:: GIVEN RECORDS ::

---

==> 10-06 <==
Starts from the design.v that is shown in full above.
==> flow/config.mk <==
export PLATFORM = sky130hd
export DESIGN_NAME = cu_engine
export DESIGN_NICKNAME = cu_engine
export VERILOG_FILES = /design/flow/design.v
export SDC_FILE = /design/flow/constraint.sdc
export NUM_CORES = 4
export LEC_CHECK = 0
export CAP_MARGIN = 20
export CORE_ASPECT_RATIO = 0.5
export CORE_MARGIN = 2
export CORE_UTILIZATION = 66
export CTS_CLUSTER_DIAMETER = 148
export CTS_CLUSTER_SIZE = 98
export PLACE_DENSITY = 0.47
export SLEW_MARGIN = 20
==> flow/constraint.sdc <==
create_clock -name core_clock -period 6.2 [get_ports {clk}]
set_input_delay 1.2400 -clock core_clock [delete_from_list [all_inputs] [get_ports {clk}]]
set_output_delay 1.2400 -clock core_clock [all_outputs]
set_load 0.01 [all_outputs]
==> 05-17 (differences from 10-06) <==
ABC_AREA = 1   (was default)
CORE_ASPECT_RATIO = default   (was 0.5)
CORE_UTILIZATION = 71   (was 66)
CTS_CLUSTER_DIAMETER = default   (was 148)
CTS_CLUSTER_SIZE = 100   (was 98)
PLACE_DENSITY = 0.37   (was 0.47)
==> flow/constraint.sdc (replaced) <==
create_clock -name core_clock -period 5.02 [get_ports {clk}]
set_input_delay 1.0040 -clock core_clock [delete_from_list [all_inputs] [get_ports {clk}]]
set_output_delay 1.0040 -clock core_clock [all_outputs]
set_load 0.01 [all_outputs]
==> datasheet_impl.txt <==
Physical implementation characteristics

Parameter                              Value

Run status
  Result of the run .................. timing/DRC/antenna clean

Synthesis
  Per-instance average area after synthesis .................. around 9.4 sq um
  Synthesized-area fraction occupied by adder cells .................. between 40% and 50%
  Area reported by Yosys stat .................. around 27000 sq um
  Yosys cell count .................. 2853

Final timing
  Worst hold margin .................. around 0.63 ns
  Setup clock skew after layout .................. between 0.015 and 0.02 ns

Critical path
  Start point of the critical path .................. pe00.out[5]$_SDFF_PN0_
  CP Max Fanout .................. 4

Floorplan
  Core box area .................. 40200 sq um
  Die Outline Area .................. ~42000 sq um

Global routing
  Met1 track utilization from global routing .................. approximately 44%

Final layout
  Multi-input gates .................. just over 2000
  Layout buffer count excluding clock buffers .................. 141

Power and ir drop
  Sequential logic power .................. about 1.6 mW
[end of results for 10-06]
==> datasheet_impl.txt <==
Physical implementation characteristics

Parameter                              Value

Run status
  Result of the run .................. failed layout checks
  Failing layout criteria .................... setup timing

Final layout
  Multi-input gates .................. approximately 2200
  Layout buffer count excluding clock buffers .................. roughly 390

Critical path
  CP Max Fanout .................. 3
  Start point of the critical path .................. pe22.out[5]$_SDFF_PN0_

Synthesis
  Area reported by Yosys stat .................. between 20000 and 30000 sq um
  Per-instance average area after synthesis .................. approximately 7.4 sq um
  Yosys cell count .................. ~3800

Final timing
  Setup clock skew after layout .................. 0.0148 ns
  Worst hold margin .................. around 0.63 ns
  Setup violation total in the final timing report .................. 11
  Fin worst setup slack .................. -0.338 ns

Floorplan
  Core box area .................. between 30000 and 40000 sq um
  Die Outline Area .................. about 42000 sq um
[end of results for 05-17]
== maple ==
==> flow/design.v (excerpt) <==
module top#(       
    parameter FIFO_DEPTH = 16,
    parameter DATA_WIDTH = 32,
    parameter START_NUMBER = 0    
)(
    input  logic        GCLK,
    input  logic        OTG_RESETN,
    input  logic [DATA_WIDTH-1:0] wdatax,
    input  logic [DATA_WIDTH-1:0] wdatay,
    input  logic        validx,
    input  logic        validy,
    input  logic [DATA_WIDTH-1:0] kx_u,
    input  logic [DATA_WIDTH-1:0] bx_u,
    input  logic [DATA_WIDTH-1:0] kx_c,
    input  logic [DATA_WIDTH-1:0] bx_c,
    input  logic [DATA_WIDTH-1:0] ky_u,
    input  logic [DATA_WIDTH-1:0] by_u,
    input  logic [DATA_WIDTH-1:0] ky_c,
    input  logic [DATA_WIDTH-1:0] by_c,
    output logic        sel_1_0,
    output logic        sel_1_1,
    output logic        sel_2_0,
    output logic        sel_2_1,
    output logic        AS2_r,
    output  logic       wready,
    output logic        JB1,
    output logic        JB2,
    output logic        JB3,
    output logic        JB4,
    output logic        JB7,
    output logic        JB8,
    output logic        JB9,
    output logic        JB10,
    output logic        JA1,
    output logic        JA2,
    output logic        JA3,
  ...
clock: 6.52 ns
lec_check: 0
abc_area: 1
cap_margin: 35
core_margin: 2
core_utilization: 72
cts_cluster_diameter: 267
cts_cluster_size: 14
hold_slack_margin: 0.29
min_routing_layer: met1
place_density_lb_addon: 0.15
setup_slack_margin: 1.69
slew_margin: 35
run.sh (not shown) runs the stock make flow with config.mk's settings and CLKGATE_MAP_FILE=.
maple: it failed with a tool error in global routing, so there are no final results.
Edits applied to the flow inputs when going from maple to willow:
- a deleted MIN_ROUTING_LAYER that had been met1
- a change of SLEW_MARGIN from 35 to 20
- a deleted ABC_AREA that had been 1
- a change of CAP_MARGIN from 35 to 20
- a deleted CTS_CLUSTER_SIZE that had been 14
- a change of CORE_UTILIZATION from 72 to 60
- an added PLACE_DENSITY of 0.6
- a deleted PLACE_DENSITY_LB_ADDON that had been 0.15
- a deleted SETUP_SLACK_MARGIN that had been 1.69
- a deleted HOLD_SLACK_MARGIN that had been 0.29
- a deleted CTS_CLUSTER_DIAMETER that had been 267
- a change of the clock period (ns, I/O delays scaled along) from 6.52 to 4.98
willow -> stages 100% | layout checks FAIL | negative setup slack. When willow is measured against maple, its post-synthesis share of cell area spent on and, or, nand and nor gates turns out 2.0 points lower. Multiplexer share of the synthesized area | willow above maple. Comparing willow against maple, there is no change at all in worst-case clock buffer depth. Of maple and willow, the run reporting the lower chip area from the yosys synthesis statistics was willow. [compare] base=maple new=willow: buffer count from post-CTS setup fixing went down, number of nets produced by synthesis now smaller.
#### Input delta (indigo over willow)
- CORE_UTILIZATION: 60 -> 44
- the clock period (ns, I/O delays scaled along): 4.98 -> 5.32
[summary]
Per the comparison of indigo with willow, global-route usage -9.2 points; reg2reg setup slack went up by 0.43 ns; sequential share of layout area now sits lower.
Looking at largest net degree at the start of global routing across indigo and willow, the one that comes out higher is indigo.
Between indigo and willow, the global-route wire length before repair does not differ in any meaningful way.
Row post-layout period usage of the worst path: indigo lower / willow higher
NOTE: arrival time at the worst endpoint in indigo exceeds that of willow
The lower number of buffers and inverters on the critical path came out of indigo.
The runs compared here, willow and indigo, all ended either early or with open violations.
STATUS run=indigo STAGES=ALL_DONE FINAL_CHECKS=FAILED CAUSE=negative setup slack
Although it ran to completion, willow produced a layout that fails the final checks because of negative setup slack.
Design area, indigo vs willow: up slightly
Diff indigo and willow: total power lower in indigo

:::

Every single line in the records above must be written out exactly.

WRITTEN REPLY -
---

==> 10-06 <==
Starts from the design.v that is shown in full above.
==> flow/config.mk <==
export PLATFORM = sky130hd
export DESIGN_NAME = cu_engine
export DESIGN_NICKNAME = cu_engine
export VERILOG_FILES = /design/flow/design.v
export SDC_FILE = /design/flow/constraint.sdc
export NUM_CORES = 4
export LEC_CHECK = 0
export CAP_MARGIN = 20
export CORE_ASPECT_RATIO = 0.5
export CORE_MARGIN = 2
export CORE_UTILIZATION = 66
export CTS_CLUSTER_DIAMETER = 148
export CTS_CLUSTER_SIZE = 98
export PLACE_DENSITY = 0.47
export SLEW_MARGIN = 20
==> flow/constraint.sdc <==
create_clock -name core_clock -period 6.2 [get_ports {clk}]
set_input_delay 1.2400 -clock core_clock [delete_from_list [all_inputs] [get_ports {clk}]]
set_output_delay 1.2400 -clock core_clock [all_outputs]
set_load 0.01 [all_outputs]
==> 05-17 (differences from 10-06) <==
ABC_AREA = 1   (was default)
CORE_ASPECT_RATIO = default   (was 0.5)
CORE_UTILIZATION = 71   (was 66)
CTS_CLUSTER_DIAMETER = default   (was 148)
CTS_CLUSTER_SIZE = 100   (was 98)
PLACE_DENSITY = 0.37   (was 0.47)
==> flow/constraint.sdc (replaced) <==
create_clock -name core_clock -period 5.02 [get_ports {clk}]
set_input_delay 1.0040 -clock core_clock [delete_from_list [all_inputs] [get_ports {clk}]]
set_output_delay 1.0040 -clock core_clock [all_outputs]
set_load 0.01 [all_outputs]
==> datasheet_impl.txt <==
Physical implementation characteristics

Parameter                              Value

Run status
  Result of the run .................. timing/DRC/antenna clean

Synthesis
  Per-instance average area after synthesis .................. around 9.4 sq um
  Synthesized-area fraction occupied by adder cells .................. between 40% and 50%
  Area reported by Yosys stat .................. around 27000 sq um
  Yosys cell count .................. 2853

Final timing
  Worst hold margin .................. around 0.63 ns
  Setup clock skew after layout .................. between 0.015 and 0.02 ns

Critical path
  Start point of the critical path .................. pe00.out[5]$_SDFF_PN0_
  CP Max Fanout .................. 4

Floorplan
  Core box area .................. 40200 sq um
  Die Outline Area .................. ~42000 sq um

Global routing
  Met1 track utilization from global routing .................. approximately 44%

Final layout
  Multi-input gates .................. just over 2000
  Layout buffer count excluding clock buffers .................. 141

Power and ir drop
  Sequential logic power .................. about 1.6 mW
[end of results for 10-06]
==> datasheet_impl.txt <==
Physical implementation characteristics

Parameter                              Value

Run status
  Result of the run .................. failed layout checks
  Failing layout criteria .................... setup timing

Final layout
  Multi-input gates .................. approximately 2200
  Layout buffer count excluding clock buffers .................. roughly 390

Critical path
  CP Max Fanout .................. 3
  Start point of the critical path .................. pe22.out[5]$_SDFF_PN0_

Synthesis
  Area reported by Yosys stat .................. between 20000 and 30000 sq um
  Per-instance average area after synthesis .................. approximately 7.4 sq um
  Yosys cell count .................. ~3800

Final timing
  Setup clock skew after layout .................. 0.0148 ns
  Worst hold margin .................. around 0.63 ns
  Setup violation total in the final timing report .................. 11
  Fin worst setup slack .................. -0.338 ns

Floorplan
  Core box area .................. between 30000 and 40000 sq um
  Die Outline Area .................. about 42000 sq um
[end of results for 05-17]
== maple ==
==> flow/design.v (excerpt) <==
module top#(       
    parameter FIFO_DEPTH = 16,
    parameter DATA_WIDTH = 32,
    parameter START_NUMBER = 0    
)(
    input  logic        GCLK,
    input  logic        OTG_RESETN,
    input  logic [DATA_WIDTH-1:0] wdatax,
    input  logic [DATA_WIDTH-1:0] wdatay,
    input  logic        validx,
    input  logic        validy,
    input  logic [DATA_WIDTH-1:0] kx_u,
    input  logic [DATA_WIDTH-1:0] bx_u,
    input  logic [DATA_WIDTH-1:0] kx_c,
    input  logic [DATA_WIDTH-1:0] bx_c,
    input  logic [DATA_WIDTH-1:0] ky_u,
    input  logic [DATA_WIDTH-1:0] by_u,
    input  logic [DATA_WIDTH-1:0] ky_c,
    input  logic [DATA_WIDTH-1:0] by_c,
    output logic        sel_1_0,
    output logic        sel_1_1,
    output logic        sel_2_0,
    output logic        sel_2_1,
    output logic        AS2_r,
    output  logic       wready,
    output logic        JB1,
    output logic        JB2,
    output logic        JB3,
    output logic        JB4,
    output logic        JB7,
    output logic        JB8,
    output logic        JB9,
    output logic        JB10,
    output logic        JA1,
    output logic        JA2,
    output logic        JA3,
  ...
clock: 6.52 ns
lec_check: 0
abc_area: 1
cap_margin: 35
core_margin: 2
core_utilization: 72
cts_cluster_diameter: 267
cts_cluster_size: 14
hold_slack_margin: 0.29
min_routing_layer: met1
place_density_lb_addon: 0.15
setup_slack_margin: 1.69
slew_margin: 35
run.sh (not shown) runs the stock make flow with config.mk's settings and CLKGATE_MAP_FILE=.
maple: it failed with a tool error in global routing, so there are no final results.
Edits applied to the flow inputs when going from maple to willow:
- a deleted MIN_ROUTING_LAYER that had been met1
- a change of SLEW_MARGIN from 35 to 20
- a deleted ABC_AREA that had been 1
- a change of CAP_MARGIN from 35 to 20
- a deleted CTS_CLUSTER_SIZE that had been 14
- a change of CORE_UTILIZATION from 72 to 60
- an added PLACE_DENSITY of 0.6
- a deleted PLACE_DENSITY_LB_ADDON that had been 0.15
- a deleted SETUP_SLACK_MARGIN that had been 1.69
- a deleted HOLD_SLACK_MARGIN that had been 0.29
- a deleted CTS_CLUSTER_DIAMETER that had been 267
- a change of the clock period (ns, I/O delays scaled along) from 6.52 to 4.98
willow -> stages 100% | layout checks FAIL | negative setup slack. When willow is measured against maple, its post-synthesis share of cell area spent on and, or, nand and nor gates turns out 2.0 points lower. Multiplexer share of the synthesized area | willow above maple. Comparing willow against maple, there is no change at all in worst-case clock buffer depth. Of maple and willow, the run reporting the lower chip area from the yosys synthesis statistics was willow. [compare] base=maple new=willow: buffer count from post-CTS setup fixing went down, number of nets produced by synthesis now smaller.
#### Input delta (indigo over willow)
- CORE_UTILIZATION: 60 -> 44
- the clock period (ns, I/O delays scaled along): 4.98 -> 5.32
[summary]
Per the comparison of indigo with willow, global-route usage -9.2 points; reg2reg setup slack went up by 0.43 ns; sequential share of layout area now sits lower.
Looking at largest net degree at the start of global routing across indigo and willow, the one that comes out higher is indigo.
Between indigo and willow, the global-route wire length before repair does not differ in any meaningful way.
Row post-layout period usage of the worst path: indigo lower / willow higher
NOTE: arrival time at the worst endpoint in indigo exceeds that of willow
The lower number of buffers and inverters on the critical path came out of indigo.
The runs compared here, willow and indigo, all ended either early or with open violations.
STATUS run=indigo STAGES=ALL_DONE FINAL_CHECKS=FAILED CAUSE=negative setup slack
Although it ran to completion, willow produced a layout that fails the final checks because of negative setup slack.
Design area, indigo vs willow: up slightly
Diff indigo and willow: total power lower in indigo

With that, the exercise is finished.